REQUIRED ACTION: Using the records below, give the number of lines where the string "placement" shows up. Add nothing to it.

SOURCE MATERIAL:
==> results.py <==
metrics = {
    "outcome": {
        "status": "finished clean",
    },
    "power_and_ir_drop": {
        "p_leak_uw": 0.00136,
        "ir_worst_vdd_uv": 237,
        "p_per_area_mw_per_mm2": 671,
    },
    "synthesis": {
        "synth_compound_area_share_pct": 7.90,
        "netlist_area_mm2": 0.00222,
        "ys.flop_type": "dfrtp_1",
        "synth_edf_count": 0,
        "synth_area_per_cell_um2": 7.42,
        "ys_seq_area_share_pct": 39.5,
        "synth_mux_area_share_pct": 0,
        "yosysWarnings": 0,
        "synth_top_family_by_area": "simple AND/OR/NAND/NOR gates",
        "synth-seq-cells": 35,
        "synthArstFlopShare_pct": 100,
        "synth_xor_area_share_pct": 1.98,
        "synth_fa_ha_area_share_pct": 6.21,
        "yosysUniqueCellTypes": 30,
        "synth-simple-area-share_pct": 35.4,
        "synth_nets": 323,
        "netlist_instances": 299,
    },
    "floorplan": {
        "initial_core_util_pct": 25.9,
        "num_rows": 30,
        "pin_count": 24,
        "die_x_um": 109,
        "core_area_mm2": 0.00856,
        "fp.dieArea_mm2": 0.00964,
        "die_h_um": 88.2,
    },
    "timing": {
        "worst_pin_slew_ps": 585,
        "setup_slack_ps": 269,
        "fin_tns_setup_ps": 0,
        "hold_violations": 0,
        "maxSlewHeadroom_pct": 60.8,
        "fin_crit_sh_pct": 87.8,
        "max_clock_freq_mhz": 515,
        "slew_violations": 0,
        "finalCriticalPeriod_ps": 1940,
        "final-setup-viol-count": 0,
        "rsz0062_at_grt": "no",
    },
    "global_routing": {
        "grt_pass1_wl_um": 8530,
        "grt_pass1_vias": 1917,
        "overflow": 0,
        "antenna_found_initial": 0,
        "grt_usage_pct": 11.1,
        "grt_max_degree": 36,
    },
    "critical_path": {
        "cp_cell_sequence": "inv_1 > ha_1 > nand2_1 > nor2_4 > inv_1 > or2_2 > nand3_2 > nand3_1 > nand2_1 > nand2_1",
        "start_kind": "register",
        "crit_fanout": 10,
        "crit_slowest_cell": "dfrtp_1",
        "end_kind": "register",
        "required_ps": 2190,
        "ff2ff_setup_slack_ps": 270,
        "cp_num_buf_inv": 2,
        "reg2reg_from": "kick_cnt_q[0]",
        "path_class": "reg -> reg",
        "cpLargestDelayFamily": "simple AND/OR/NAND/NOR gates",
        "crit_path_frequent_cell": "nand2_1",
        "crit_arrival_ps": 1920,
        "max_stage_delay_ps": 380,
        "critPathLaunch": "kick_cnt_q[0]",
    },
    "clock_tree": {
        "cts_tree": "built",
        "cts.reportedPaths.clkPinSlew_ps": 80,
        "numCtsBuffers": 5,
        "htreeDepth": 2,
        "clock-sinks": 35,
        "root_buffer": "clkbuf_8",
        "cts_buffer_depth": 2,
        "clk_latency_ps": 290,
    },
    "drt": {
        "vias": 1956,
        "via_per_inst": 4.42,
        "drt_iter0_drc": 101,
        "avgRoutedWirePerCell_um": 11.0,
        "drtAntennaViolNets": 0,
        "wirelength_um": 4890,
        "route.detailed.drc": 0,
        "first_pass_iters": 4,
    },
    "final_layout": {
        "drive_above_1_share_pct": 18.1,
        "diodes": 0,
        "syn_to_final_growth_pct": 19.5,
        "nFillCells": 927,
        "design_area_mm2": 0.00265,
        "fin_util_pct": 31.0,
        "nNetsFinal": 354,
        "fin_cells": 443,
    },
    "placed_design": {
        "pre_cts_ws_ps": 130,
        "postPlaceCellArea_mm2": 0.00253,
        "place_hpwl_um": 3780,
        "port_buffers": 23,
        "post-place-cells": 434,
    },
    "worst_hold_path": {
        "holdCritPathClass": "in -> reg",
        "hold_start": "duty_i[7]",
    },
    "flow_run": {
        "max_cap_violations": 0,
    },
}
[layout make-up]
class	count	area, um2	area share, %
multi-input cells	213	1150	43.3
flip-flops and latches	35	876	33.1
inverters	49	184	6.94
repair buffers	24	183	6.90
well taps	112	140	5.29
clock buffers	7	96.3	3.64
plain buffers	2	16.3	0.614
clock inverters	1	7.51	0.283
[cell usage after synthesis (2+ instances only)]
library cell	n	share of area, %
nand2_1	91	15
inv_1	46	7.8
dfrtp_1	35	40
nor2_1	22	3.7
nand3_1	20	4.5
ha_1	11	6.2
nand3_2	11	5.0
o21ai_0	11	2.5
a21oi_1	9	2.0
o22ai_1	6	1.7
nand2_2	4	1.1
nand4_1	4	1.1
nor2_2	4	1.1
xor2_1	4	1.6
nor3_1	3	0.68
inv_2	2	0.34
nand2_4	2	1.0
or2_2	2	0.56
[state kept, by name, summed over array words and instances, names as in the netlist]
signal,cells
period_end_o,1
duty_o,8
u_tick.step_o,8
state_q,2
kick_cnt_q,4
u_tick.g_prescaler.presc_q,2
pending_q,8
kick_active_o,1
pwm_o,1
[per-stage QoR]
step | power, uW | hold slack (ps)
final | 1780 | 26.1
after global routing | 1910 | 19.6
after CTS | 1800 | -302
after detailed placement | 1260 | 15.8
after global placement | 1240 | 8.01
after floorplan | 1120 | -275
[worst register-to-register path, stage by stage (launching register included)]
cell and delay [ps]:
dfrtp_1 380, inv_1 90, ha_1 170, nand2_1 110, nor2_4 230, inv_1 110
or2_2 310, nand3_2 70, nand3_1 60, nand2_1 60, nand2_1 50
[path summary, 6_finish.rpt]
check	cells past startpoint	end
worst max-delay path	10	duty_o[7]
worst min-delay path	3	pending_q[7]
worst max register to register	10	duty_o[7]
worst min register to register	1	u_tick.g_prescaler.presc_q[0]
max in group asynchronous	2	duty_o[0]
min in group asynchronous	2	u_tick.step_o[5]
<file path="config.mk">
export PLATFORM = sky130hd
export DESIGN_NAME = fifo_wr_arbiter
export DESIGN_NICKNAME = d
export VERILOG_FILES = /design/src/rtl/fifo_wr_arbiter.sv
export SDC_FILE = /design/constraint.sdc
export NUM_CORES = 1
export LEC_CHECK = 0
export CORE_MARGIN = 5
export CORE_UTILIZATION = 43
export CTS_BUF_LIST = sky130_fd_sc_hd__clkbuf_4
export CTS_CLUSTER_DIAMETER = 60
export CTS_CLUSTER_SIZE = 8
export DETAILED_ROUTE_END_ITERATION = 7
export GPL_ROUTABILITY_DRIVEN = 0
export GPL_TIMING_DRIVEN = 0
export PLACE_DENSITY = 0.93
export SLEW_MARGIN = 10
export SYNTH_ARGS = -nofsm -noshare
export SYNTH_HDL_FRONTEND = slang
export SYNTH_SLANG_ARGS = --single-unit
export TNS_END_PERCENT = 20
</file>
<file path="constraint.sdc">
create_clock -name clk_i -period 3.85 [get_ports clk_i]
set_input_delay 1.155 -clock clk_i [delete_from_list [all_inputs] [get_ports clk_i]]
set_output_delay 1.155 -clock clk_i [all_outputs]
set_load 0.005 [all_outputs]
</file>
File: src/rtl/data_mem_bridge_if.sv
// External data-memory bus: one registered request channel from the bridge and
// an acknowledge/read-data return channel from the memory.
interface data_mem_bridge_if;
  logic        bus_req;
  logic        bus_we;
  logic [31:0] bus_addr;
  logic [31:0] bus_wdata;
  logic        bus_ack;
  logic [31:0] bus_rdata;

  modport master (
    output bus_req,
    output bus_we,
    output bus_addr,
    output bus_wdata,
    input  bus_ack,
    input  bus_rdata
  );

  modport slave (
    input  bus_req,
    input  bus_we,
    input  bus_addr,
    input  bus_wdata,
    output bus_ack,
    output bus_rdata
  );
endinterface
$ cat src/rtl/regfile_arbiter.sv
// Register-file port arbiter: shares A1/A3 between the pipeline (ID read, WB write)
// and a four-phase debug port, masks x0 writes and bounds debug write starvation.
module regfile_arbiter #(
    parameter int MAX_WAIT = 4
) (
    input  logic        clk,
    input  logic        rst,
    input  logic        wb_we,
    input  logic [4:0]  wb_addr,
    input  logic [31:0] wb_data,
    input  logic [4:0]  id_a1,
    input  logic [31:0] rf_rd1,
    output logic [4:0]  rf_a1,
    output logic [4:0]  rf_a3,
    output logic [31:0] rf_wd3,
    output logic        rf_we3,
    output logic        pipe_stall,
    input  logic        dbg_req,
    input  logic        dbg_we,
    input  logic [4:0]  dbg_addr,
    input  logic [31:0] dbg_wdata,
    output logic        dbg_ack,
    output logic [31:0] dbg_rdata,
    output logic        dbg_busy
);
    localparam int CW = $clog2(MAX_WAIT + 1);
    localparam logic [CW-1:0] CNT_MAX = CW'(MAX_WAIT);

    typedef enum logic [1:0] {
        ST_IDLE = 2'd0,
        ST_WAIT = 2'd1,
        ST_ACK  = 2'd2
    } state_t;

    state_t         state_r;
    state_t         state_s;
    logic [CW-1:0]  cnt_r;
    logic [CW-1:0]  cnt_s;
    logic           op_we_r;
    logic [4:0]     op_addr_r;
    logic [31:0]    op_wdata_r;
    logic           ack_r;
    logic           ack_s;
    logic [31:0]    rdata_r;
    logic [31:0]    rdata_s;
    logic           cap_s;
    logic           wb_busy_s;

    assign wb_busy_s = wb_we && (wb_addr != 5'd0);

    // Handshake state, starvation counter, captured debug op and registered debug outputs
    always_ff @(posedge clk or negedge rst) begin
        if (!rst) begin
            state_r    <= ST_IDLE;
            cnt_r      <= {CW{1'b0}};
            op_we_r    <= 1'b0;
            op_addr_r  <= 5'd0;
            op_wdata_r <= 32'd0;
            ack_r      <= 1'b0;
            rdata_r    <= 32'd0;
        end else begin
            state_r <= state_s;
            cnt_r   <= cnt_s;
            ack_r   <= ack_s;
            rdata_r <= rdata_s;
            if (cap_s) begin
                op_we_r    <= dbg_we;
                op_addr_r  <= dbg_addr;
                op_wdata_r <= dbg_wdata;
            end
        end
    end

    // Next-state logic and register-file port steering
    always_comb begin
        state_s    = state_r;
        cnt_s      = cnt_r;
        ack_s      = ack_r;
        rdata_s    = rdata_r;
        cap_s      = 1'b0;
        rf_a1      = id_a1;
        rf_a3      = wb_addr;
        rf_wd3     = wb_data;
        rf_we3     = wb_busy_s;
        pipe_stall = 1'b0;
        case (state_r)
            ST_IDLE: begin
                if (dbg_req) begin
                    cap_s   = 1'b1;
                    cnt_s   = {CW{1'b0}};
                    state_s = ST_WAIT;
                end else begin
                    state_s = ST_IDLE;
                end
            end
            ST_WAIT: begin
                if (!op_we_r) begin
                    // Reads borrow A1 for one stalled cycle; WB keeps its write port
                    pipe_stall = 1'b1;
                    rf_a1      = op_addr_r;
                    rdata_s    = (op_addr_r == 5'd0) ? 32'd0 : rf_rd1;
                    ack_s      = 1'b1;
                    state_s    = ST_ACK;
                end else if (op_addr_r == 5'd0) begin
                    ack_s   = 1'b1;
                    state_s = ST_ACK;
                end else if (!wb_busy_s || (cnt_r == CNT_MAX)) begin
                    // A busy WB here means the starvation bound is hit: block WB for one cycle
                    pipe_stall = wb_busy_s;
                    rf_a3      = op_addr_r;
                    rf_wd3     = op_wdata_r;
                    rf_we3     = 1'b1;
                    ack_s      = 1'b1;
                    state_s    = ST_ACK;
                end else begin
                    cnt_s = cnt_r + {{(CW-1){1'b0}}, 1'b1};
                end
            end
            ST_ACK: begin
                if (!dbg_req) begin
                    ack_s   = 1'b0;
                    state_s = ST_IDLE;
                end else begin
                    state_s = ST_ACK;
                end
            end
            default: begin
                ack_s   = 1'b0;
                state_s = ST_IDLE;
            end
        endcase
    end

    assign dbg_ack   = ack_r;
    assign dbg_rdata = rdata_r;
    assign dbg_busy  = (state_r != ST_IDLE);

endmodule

YOUR SOLUTION: 2